Getting co-ordinates from equation of a circle I am given the question:
How many points with integer coordinates lie on the circumference of circle $x^2 + y^2 = 5^2$
I know the general equation of a circle so the radius is 5. How do I go about it now ?
 A: We want to find the integer solutions of the equation $x^2+y^2=5^2$ .
Observe that we must have $-5\le x,y\le 5$ . WLOG  assume $x\lt y.$
We get : $x^2+x^2\lt x^2+y^2\implies 2x^2 \lt 25 \implies x\le3$
Setting $x=0$ , we get $y = \pm5$.
Setting $x=\pm1$ , we get $y = \pm \sqrt{24}$  , which is not a solution.
Setting $x=\pm2$ , we get $y = \pm \sqrt{21}$ , which is not a solution . 
Setting $x=\pm3$ , we get $y = \pm4$ . 
Now similarly take the case of $y\lt x$ and find all coordinates.
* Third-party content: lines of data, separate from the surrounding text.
<file path="config.mk">
export PLATFORM = sky130hd
export DESIGN_NAME = enc_pwm_mixer
export DESIGN_NICKNAME = d
export VERILOG_FILES = /design/src/rtl/enc_pwm_mixer.sv
export SDC_FILE = /design/constraint.sdc
export NUM_CORES = 1
export LEC_CHECK = 0
export CAP_MARGIN = 20
export CORE_MARGIN = 1.5
export CORE_UTILIZATION = 45
export DETAILED_ROUTE_END_ITERATION = 7
export PLACE_DENSITY = 0.6
export SETUP_SLACK_MARGIN = 0.3
export SLEW_MARGIN = 20
export SYNTH_ARGS = -nofsm -noshare
export SYNTH_HDL_FRONTEND = slang
export SYNTH_SLANG_ARGS = --single-unit
</file>
<file path="constraint.sdc">
create_clock -name clk -period 8.7 [get_ports clk]
set_input_delay 2.61 -clock clk [delete_from_list [all_inputs] [get_ports clk]]
set_output_delay 2.61 -clock clk [all_outputs]
set_load 0.02 [all_outputs]
</file>
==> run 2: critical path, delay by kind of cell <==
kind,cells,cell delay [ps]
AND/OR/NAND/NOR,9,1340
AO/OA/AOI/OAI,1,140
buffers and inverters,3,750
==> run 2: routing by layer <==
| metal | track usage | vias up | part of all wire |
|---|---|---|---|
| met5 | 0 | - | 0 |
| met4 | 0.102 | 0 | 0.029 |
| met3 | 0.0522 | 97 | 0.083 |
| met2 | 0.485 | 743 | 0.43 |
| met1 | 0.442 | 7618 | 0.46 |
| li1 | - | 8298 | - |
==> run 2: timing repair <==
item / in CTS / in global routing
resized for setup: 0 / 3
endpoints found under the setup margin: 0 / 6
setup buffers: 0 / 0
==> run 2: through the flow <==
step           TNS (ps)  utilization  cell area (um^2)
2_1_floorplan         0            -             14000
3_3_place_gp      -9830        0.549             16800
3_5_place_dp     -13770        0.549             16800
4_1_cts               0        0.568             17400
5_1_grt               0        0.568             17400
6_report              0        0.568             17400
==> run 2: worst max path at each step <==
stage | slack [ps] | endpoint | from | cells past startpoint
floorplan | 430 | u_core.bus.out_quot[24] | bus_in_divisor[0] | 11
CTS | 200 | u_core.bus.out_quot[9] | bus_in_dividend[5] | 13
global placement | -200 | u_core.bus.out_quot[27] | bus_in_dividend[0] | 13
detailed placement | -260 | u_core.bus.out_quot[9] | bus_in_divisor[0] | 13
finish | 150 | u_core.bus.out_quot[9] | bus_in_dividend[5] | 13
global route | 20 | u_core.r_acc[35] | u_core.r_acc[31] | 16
[config.mk]
export PLATFORM = sky130hd
export DESIGN_NAME = sim_ahb_arb2
export DESIGN_NICKNAME = d
export VERILOG_FILES = /design/src/rtl/sim_ahb_arb2.sv
export SDC_FILE = /design/constraint.sdc
export NUM_CORES = 1
export LEC_CHECK = 0
export CORE_AREA = 2 2 134 136
export CTS_CLUSTER_DIAMETER = 200
export DETAILED_ROUTE_END_ITERATION = 10
export DIE_AREA = 0 0 136 138
export HOLD_SLACK_MARGIN = 0.15
export MAX_ROUTING_LAYER = met4
export PLACE_DENSITY = 0.75
export REMOVE_ABC_BUFFERS = 1
export SYNTH_ARGS = -nofsm -noshare
export SYNTH_HDL_FRONTEND = slang
export SYNTH_SLANG_ARGS = --single-unit
[constraint.sdc]
create_clock -name clk -period 13.25 [get_ports clk]
set_input_delay 3.975 -clock clk [delete_from_list [all_inputs] [get_ports clk]]
set_output_delay 3.975 -clock clk [all_outputs]
set_load 0.03 [all_outputs]
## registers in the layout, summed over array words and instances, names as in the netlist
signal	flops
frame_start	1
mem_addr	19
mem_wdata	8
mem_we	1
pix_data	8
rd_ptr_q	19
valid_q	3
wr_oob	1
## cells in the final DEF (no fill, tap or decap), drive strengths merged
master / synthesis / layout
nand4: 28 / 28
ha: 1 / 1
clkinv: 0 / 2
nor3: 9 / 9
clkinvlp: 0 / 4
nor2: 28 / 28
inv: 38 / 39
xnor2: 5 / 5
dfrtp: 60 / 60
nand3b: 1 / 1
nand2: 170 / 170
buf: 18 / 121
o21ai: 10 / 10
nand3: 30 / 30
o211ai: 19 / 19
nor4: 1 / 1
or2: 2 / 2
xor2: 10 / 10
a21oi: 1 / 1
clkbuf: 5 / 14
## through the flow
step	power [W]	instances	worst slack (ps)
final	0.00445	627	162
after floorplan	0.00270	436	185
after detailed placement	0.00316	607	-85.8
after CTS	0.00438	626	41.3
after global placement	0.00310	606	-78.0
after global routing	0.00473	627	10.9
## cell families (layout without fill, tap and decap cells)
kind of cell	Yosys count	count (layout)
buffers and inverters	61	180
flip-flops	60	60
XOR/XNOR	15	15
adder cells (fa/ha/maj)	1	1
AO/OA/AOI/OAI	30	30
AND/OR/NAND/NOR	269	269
==> src/rtl/cpu_ctr_decode.sv <==
// rtl/cpu_ctr_decode.sv - combinational op/func decode into instruction classes
// Shift funcs decoded only when CPUCTR_SHIFT_EN is defined.
`timescale 1ns/1ps

module cpu_ctr_decode
    import cpu_ctr_pkg::*;
(
    input  logic [5:0] op,
    input  logic [5:0] func,
    output iclass_t    cls
);

    logic rtype;
    logic r_add, r_sub, r_and, r_or, r_xor, r_jr;
    logic r_sll, r_srl, r_sra;
    logic i_addi, i_andi, i_ori, i_xori, i_lui;

    always_comb begin
        rtype  = (op == OP_RTYPE);
        r_add  = rtype && (func == FN_ADD);
        r_sub  = rtype && (func == FN_SUB);
        r_and  = rtype && (func == FN_AND);
        r_or   = rtype && (func == FN_OR);
        r_xor  = rtype && (func == FN_XOR);
        r_jr   = rtype && (func == FN_JR);
`ifdef CPUCTR_SHIFT_EN
        r_sll  = rtype && (func == FN_SLL);
        r_srl  = rtype && (func == FN_SRL);
        r_sra  = rtype && (func == FN_SRA);
`else
        r_sll  = 1'b0;
        r_srl  = 1'b0;
        r_sra  = 1'b0;
`endif
        i_addi = (op == OP_ADDI);
        i_andi = (op == OP_ANDI);
        i_ori  = (op == OP_ORI);
        i_xori = (op == OP_XORI);
        i_lui  = (op == OP_LUI);

        cls          = '0;
        cls.is_j     = (op == OP_J);
        cls.is_jal   = (op == OP_JAL);
        cls.is_jr    = r_jr;
        cls.is_lw    = (op == OP_LW);
        cls.is_sw    = (op == OP_SW);
        cls.is_beq   = (op == OP_BEQ);
        cls.is_bne   = (op == OP_BNE);
        cls.is_shift = r_sll | r_srl | r_sra;
        cls.is_imm   = i_addi | i_andi | i_ori | i_xori | i_lui;
        cls.is_sext  = i_addi | cls.is_lw | cls.is_sw | cls.is_beq | cls.is_bne;
        cls.is_valid = r_add | r_sub | r_and | r_or | r_xor | r_jr | cls.is_shift |
                       cls.is_imm | cls.is_j | cls.is_jal | cls.is_lw | cls.is_sw |
                       cls.is_beq | cls.is_bne;

        // Address arithmetic (lw/sw) falls through to the add default.
        if (r_sub | cls.is_beq | cls.is_bne) cls.aluc = ALUC_SUB;
        else if (r_and | i_andi)             cls.aluc = ALUC_AND;
        else if (r_or | i_ori)               cls.aluc = ALUC_OR;
        else if (r_xor | i_xori)             cls.aluc = ALUC_XOR;
        else if (i_lui)                      cls.aluc = ALUC_LUI;
        else if (r_sll)                      cls.aluc = ALUC_SLL;
        else if (r_srl)                      cls.aluc = ALUC_SRL;
        else if (r_sra)                      cls.aluc = ALUC_SRA;
        else                                 cls.aluc = ALUC_ADD;
    end

endmodule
A: You know the given equation is obeyed by $3^2+4^2=5^2$. So you can choose $x=$ and $y=4$ or $x=4$ and $y=3$. Also note that if $x$ and $y$ obey the equation, any combination of $(\pm x,\pm y)$ also obeys the equation. So the possible solutions are $(3,4)$, $(-3,4)$, $(-3,-4)$, $(3,-4)$, $(4,3)$, $(4,-3)$, $(-4,-3)$, $(-4,3)$.
A: We know that $3^2+4^2=5^2$. that is all point $(x, y)=(±3, ±4)$ or $(x,y)=(±4, ±3)$ can be on circumference of circle with radius 5.Also four points on axis $(x, y)=(0, ±5)$ and $(x, y)=(±5, 0)$. Hence number of points  with integer coordinates is 12; two on each quadrant, together 8 and four on axis.